● **Required action**
After finding the line containing "- 980.9 um2" below, please output that line and each following one through the line containing "a211oi 6, a21oi 39, nand3 19, dlygate4sd3 12", exactly as written.

Stored items
<<<<
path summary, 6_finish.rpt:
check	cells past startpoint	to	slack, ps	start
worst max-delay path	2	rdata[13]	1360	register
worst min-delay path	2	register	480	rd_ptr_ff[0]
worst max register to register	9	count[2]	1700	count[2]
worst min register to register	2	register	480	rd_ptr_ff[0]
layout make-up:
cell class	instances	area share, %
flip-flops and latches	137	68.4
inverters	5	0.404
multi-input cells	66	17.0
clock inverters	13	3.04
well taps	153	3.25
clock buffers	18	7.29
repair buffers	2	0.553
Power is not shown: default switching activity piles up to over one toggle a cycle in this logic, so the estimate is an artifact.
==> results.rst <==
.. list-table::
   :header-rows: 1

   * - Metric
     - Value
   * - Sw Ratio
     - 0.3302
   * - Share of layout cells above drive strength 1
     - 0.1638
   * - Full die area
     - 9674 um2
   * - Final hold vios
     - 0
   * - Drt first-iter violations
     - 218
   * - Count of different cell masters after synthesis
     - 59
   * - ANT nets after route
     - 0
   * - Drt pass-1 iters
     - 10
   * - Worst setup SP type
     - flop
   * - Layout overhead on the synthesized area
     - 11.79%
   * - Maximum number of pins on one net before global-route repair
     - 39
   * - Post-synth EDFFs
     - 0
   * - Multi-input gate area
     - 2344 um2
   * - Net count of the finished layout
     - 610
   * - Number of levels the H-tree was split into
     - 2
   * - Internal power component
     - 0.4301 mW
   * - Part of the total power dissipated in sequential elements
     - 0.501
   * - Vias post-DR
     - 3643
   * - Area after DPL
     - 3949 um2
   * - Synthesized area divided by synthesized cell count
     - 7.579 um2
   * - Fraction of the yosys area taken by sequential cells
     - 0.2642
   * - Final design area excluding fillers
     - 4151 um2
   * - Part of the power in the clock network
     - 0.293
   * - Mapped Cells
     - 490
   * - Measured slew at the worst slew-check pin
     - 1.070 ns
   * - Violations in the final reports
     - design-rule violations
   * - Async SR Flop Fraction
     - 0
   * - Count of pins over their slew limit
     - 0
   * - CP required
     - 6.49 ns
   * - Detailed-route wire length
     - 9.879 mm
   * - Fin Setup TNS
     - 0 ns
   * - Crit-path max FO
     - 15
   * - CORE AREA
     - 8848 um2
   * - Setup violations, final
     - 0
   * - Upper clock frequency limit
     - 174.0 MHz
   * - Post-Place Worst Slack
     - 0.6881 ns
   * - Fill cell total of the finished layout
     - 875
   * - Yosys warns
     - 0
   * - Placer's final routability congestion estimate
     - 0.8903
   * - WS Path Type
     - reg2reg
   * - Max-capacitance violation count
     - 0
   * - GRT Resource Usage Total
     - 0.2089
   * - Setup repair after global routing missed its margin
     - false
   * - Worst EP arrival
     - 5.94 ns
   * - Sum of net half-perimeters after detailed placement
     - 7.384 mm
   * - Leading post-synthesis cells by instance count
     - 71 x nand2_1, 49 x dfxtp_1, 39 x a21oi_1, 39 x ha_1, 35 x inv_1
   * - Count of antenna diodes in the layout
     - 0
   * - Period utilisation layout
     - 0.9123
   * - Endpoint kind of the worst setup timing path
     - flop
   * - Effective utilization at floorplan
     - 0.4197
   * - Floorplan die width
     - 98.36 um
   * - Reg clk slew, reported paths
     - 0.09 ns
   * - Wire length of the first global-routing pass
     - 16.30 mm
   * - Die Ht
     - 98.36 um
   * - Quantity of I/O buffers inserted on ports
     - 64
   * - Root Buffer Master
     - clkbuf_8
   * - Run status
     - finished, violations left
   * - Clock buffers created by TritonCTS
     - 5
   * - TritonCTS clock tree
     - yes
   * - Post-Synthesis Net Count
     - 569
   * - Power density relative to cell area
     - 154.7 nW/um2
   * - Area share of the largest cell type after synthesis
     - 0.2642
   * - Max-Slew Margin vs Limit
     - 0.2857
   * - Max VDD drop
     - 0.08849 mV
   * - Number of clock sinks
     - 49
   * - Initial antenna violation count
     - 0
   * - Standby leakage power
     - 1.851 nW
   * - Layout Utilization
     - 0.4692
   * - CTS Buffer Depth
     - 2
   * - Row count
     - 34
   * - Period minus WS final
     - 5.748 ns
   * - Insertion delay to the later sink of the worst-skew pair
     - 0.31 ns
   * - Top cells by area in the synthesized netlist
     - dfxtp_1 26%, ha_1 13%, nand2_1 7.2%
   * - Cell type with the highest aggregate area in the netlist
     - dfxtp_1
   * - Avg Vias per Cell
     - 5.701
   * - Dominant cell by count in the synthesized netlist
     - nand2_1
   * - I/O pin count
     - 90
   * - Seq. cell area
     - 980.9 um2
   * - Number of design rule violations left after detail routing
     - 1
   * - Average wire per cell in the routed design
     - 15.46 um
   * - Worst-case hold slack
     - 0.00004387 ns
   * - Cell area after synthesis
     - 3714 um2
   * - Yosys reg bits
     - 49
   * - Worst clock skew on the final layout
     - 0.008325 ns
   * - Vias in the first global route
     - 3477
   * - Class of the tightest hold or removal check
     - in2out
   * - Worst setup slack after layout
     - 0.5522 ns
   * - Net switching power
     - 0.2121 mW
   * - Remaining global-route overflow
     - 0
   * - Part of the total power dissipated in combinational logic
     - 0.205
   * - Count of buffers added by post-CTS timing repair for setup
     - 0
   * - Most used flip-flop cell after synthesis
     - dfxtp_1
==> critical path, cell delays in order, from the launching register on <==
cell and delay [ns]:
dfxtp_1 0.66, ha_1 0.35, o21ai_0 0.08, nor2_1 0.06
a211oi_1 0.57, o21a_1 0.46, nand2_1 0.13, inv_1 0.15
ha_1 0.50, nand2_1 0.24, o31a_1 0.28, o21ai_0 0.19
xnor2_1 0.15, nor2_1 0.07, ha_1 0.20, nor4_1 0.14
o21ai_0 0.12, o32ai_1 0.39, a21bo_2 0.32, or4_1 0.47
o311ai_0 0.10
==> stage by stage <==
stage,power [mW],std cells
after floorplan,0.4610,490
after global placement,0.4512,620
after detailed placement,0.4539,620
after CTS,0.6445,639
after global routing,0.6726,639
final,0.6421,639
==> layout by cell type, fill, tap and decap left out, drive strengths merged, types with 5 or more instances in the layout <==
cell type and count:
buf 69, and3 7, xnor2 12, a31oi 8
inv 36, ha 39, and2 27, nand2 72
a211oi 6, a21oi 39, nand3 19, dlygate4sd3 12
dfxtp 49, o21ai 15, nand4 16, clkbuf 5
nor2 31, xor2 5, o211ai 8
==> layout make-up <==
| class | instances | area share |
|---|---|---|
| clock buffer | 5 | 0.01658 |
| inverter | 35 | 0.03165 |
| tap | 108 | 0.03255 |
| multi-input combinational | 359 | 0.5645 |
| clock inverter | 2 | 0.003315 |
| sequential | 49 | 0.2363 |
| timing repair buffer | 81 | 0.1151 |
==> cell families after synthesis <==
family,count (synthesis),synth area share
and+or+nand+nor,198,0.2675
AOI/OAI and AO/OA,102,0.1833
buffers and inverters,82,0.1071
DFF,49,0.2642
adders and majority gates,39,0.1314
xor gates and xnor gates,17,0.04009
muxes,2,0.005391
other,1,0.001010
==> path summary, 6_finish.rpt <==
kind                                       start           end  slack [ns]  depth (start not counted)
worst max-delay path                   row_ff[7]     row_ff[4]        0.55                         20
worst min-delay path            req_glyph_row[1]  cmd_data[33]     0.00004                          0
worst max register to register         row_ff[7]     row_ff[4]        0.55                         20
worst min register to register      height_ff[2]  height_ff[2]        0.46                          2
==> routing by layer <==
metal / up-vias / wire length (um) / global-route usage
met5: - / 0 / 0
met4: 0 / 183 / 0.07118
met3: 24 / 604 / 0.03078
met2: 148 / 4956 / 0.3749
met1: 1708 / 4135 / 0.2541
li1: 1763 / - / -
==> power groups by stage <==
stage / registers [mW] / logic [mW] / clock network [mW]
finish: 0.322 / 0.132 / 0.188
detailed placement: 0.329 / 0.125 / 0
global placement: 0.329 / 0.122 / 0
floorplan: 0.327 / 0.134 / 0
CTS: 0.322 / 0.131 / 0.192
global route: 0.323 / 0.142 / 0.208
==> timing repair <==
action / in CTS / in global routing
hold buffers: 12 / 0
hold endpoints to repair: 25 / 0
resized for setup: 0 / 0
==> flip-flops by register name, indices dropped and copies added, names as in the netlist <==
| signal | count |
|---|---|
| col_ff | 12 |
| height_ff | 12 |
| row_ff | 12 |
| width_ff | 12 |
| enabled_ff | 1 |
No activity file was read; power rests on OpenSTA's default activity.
<file path="config.mk">
export PLATFORM = sky130hd
export DESIGN_NAME = tea_stage
export DESIGN_NICKNAME = d
export VERILOG_FILES = /design/src/hw/rtl/tea_block_encrypt_defines.svh /design/src/hw/rtl/tea_pkg.sv /design/src/hw/rtl/tea_stage.sv
export SDC_FILE = /design/constraint.sdc
export NUM_CORES = 1
export LEC_CHECK = 0
export BUFFER_PORTS_ARGS = -buffer_cell sky130_fd_sc_hd__clkbuf_2
export CORE_AREA = 3 3 149 151
export CTS_CLUSTER_DIAMETER = 120
export DETAILED_ROUTE_END_ITERATION = 10
export DIE_AREA = 0 0 152 154
export PLACE_DENSITY = 0.82
export SETUP_SLACK_MARGIN = 0.05
export SLEW_MARGIN = 5
export SYNTH_ARGS = -nofsm -noshare
export SYNTH_HDL_FRONTEND = slang
export SYNTH_SLANG_ARGS = --single-unit
</file>
<file path="constraint.sdc">
create_clock -name clk -period 12.31 [get_ports clk]
set_clock_uncertainty 0.05 [all_clocks]
set_input_delay 0 -clock clk [delete_from_list [all_inputs] [get_ports clk]]
set_output_delay 0 -clock clk [all_outputs]
set_load 0.01 [all_outputs]
</file>
$ cat config.mk
export PLATFORM = sky130hd
export DESIGN_NAME = c2s_joint
export DESIGN_NICKNAME = d
export VERILOG_FILES = /design/src/hw/rtl/c2s_pkg.sv /design/src/hw/rtl/c2s_joint.sv
export SDC_FILE = /design/constraint.sdc
export NUM_CORES = 1
export LEC_CHECK = 0
export BUFFER_PORTS_ARGS = -buffer_cell sky130_fd_sc_hd__buf_2
export CAP_MARGIN = 25
export CORE_AREA = 2 2 273 275
export CTS_CLUSTER_SIZE = 10
export DETAILED_ROUTE_END_ITERATION = 7
export DIE_AREA = 0 0 275 277
export GPL_TIMING_DRIVEN = 0
export PLACE_DENSITY_LB_ADDON = 0.3
export SYNTH_ARGS = -nofsm -noshare
export SYNTH_HDL_FRONTEND = slang
export SYNTH_SLANG_ARGS = --single-unit
$ cat constraint.sdc
create_clock -name clk -period 1.12 [get_ports clk]
set_input_delay 0.056 -clock clk [delete_from_list [all_inputs] [get_ports clk]]
set_output_delay 0.056 -clock clk [all_outputs]
set_load 0.02 [all_outputs]
[config.mk]
export PLATFORM = sky130hd
export DESIGN_NAME = balance_robot_motor_control
export DESIGN_NICKNAME = d
export VERILOG_FILES = /design/src/hw/rtl/brmc_pkg.sv /design/src/hw/rtl/brmc_div.sv /design/src/hw/rtl/balance_robot_motor_control.sv
export SDC_FILE = /design/constraint.sdc
export NUM_CORES = 2
export LEC_CHECK = 0
export ABC_AREA = 1
export BUFFER_PORTS_ARGS = -buffer_cell sky130_fd_sc_hd__clkbuf_2
export CAP_MARGIN = 5
export CELL_PAD_IN_SITES_DETAIL_PLACEMENT = 0
export CELL_PAD_IN_SITES_GLOBAL_PLACEMENT = 1
export CORE_ASPECT_RATIO = 1.25
export CORE_UTILIZATION = 40
export CTS_CLUSTER_SIZE = 25
export DETAILED_ROUTE_END_ITERATION = 8
export GPL_TIMING_DRIVEN = 0
export PLACE_DENSITY = 0.71
export SYNTH_ARGS = -nofsm -noshare
export SYNTH_HDL_FRONTEND = slang
export SYNTH_SLANG_ARGS = --single-unit
export TNS_END_PERCENT = 50
[constraint.sdc]
create_clock -name clock -period 8.7 [get_ports clock]
set_input_delay 0.87 -clock clock [delete_from_list [all_inputs] [get_ports clock]]
set_output_delay 0.87 -clock clock [all_outputs]
set_load 0.01 [all_outputs]
[src/hw/rtl/brmc_pkg.sv]
// ----------------------------------------------------------------------------
// Balance robot motor control package
// Word types, register indexes, reset values, fixed-point constants and the
// widths of the shared datapath.
// ----------------------------------------------------------------------------
package brmc_pkg;

   // Input and result words.
   typedef struct packed {
      logic signed [16:0] tilt_angle;
      logic signed [15:0] pitch_rate;
      logic signed [15:0] yaw_rate;
      logic signed [15:0] left_count;
      logic signed [15:0] right_count;
   } brmc_req_type;

   typedef struct packed {
      logic [12:0] left_magnitude;
      logic        left_forward;
      logic [12:0] right_magnitude;
      logic        right_forward;
      logic        tilt_fault;
   } brmc_rsp_type;

   // Register port.
   localparam int CSR_INDEX_W = 3;
   localparam int CSR_DATA_W  = 16;

   localparam logic [CSR_INDEX_W-1:0] CSR_BALANCE_KP    = 3'd0;
   localparam logic [CSR_INDEX_W-1:0] CSR_BALANCE_KD    = 3'd1;
   localparam logic [CSR_INDEX_W-1:0] CSR_SPEED_KP      = 3'd2;
   localparam logic [CSR_INDEX_W-1:0] CSR_SPEED_KI      = 3'd3;
   localparam logic [CSR_INDEX_W-1:0] CSR_YAW_KD        = 3'd4;
   localparam logic [CSR_INDEX_W-1:0] CSR_BALANCE_POINT = 3'd5;
   localparam logic [CSR_INDEX_W-1:0] CSR_STOP_REQUEST  = 3'd6;
   localparam logic [CSR_INDEX_W-1:0] CSR_PWM_LIMIT     = 3'd7;

   localparam int GAIN_W  = 16;
   localparam int POINT_W = 13;
   localparam int MAG_W   = 13;

   localparam logic [GAIN_W-1:0]         BALANCE_KP_RESET    = 16'd22500;
   localparam logic [GAIN_W-1:0]         BALANCE_KD_RESET    = 16'd108;
   localparam logic [GAIN_W-1:0]         SPEED_KP_RESET      = 16'd16000;
   localparam logic [GAIN_W-1:0]         SPEED_KI_RESET      = 16'd80;
   localparam logic [GAIN_W-1:0]         YAW_KD_RESET        = 16'd50;
   localparam logic signed [POINT_W-1:0] BALANCE_POINT_RESET = 13'sd0;
   localparam logic [MAG_W-1:0]          PWM_LIMIT_RESET     = 13'd6900;

   // Shared multiplier: signed 27 by signed 17 bits.
   localparam int MUL_A_W = 27;
   localparam int MUL_B_W = 17;
   localparam int PROD_W  = MUL_A_W + MUL_B_W;

   // Working widths.
   localparam int ERR_W   = 18;   // tilt error and speed error
   localparam int FILT_W  = 26;   // filtered speed error, Q8
   localparam int INTEG_W = 24;   // speed integral, Q8
   localparam int ISUM_W  = 27;   // integral before the clamp
   localparam int TERM_W  = 28;   // signed control terms
   localparam int CMD_W   = 30;   // wheel command before saturation

   // Filter weights in Q8: 0.86 is 220/256, 0.14 is 36/256 (times 256 for the
   // Q8 scaling of the new sample).
   localparam logic signed [MUL_B_W-1:0] FILT_KEEP = 17'sd220;
   localparam logic signed [MUL_B_W-1:0] FILT_NEW  = 17'sd9216;
   localparam int                        FILT_SHIFT = 8;

   // Limits: 40 degrees in Q8.8, and 10000 counts in Q8.
   localparam logic signed [16:0]        TILT_LIMIT  = 17'sd10240;
   localparam logic signed [ISUM_W-1:0]  INTEG_LIMIT = 27'sd2560000;

   // Gains are scaled by one hundred; the balance and speed sums carry a
   // further Q8 scale that is removed by a shift before the divide by 100.
   localparam int SCALE_SHIFT = 8;

   // Constant divider: three quotient bits per step, nine steps.
   localparam int                    DIV_RADIX_BITS = 3;
   localparam int                    DIV_STEPS      = 9;
   localparam int                    DIV_QUOT_W     = DIV_RADIX_BITS * DIV_STEPS;
   localparam int                    DIV_NUM_W      = 33;
   localparam int                    DIV_HEAD_W     = DIV_NUM_W - DIV_QUOT_W;
   localparam int                    DIV_REM_W      = 7;
   localparam int                    DIV_CNT_W      = $clog2(DIV_STEPS + 1);
   localparam logic [DIV_REM_W:0]    DIV_DIVISOR    = 8'd100;

   typedef struct packed {
      logic                 start;
      logic [DIV_NUM_W-1:0] num;
   } brmc_div_req_type;

   typedef struct packed {
      logic                  done;
      logic [DIV_QUOT_W-1:0] quot;
   } brmc_div_rsp_type;

endpackage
>>>>
● **Your solution**
     - 980.9 um2
   * - Number of design rule violations left after detail routing
     - 1
   * - Average wire per cell in the routed design
     - 15.46 um
   * - Worst-case hold slack
     - 0.00004387 ns
   * - Cell area after synthesis
     - 3714 um2
   * - Yosys reg bits
     - 49
   * - Worst clock skew on the final layout
     - 0.008325 ns
   * - Vias in the first global route
     - 3477
   * - Class of the tightest hold or removal check
     - in2out
   * - Worst setup slack after layout
     - 0.5522 ns
   * - Net switching power
     - 0.2121 mW
   * - Remaining global-route overflow
     - 0
   * - Part of the total power dissipated in combinational logic
     - 0.205
   * - Count of buffers added by post-CTS timing repair for setup
     - 0
   * - Most used flip-flop cell after synthesis
     - dfxtp_1
==> critical path, cell delays in order, from the launching register on <==
cell and delay [ns]:
dfxtp_1 0.66, ha_1 0.35, o21ai_0 0.08, nor2_1 0.06
a211oi_1 0.57, o21a_1 0.46, nand2_1 0.13, inv_1 0.15
ha_1 0.50, nand2_1 0.24, o31a_1 0.28, o21ai_0 0.19
xnor2_1 0.15, nor2_1 0.07, ha_1 0.20, nor4_1 0.14
o21ai_0 0.12, o32ai_1 0.39, a21bo_2 0.32, or4_1 0.47
o311ai_0 0.10
==> stage by stage <==
stage,power [mW],std cells
after floorplan,0.4610,490
after global placement,0.4512,620
after detailed placement,0.4539,620
after CTS,0.6445,639
after global routing,0.6726,639
final,0.6421,639
==> layout by cell type, fill, tap and decap left out, drive strengths merged, types with 5 or more instances in the layout <==
cell type and count:
buf 69, and3 7, xnor2 12, a31oi 8
inv 36, ha 39, and2 27, nand2 72
a211oi 6, a21oi 39, nand3 19, dlygate4sd3 12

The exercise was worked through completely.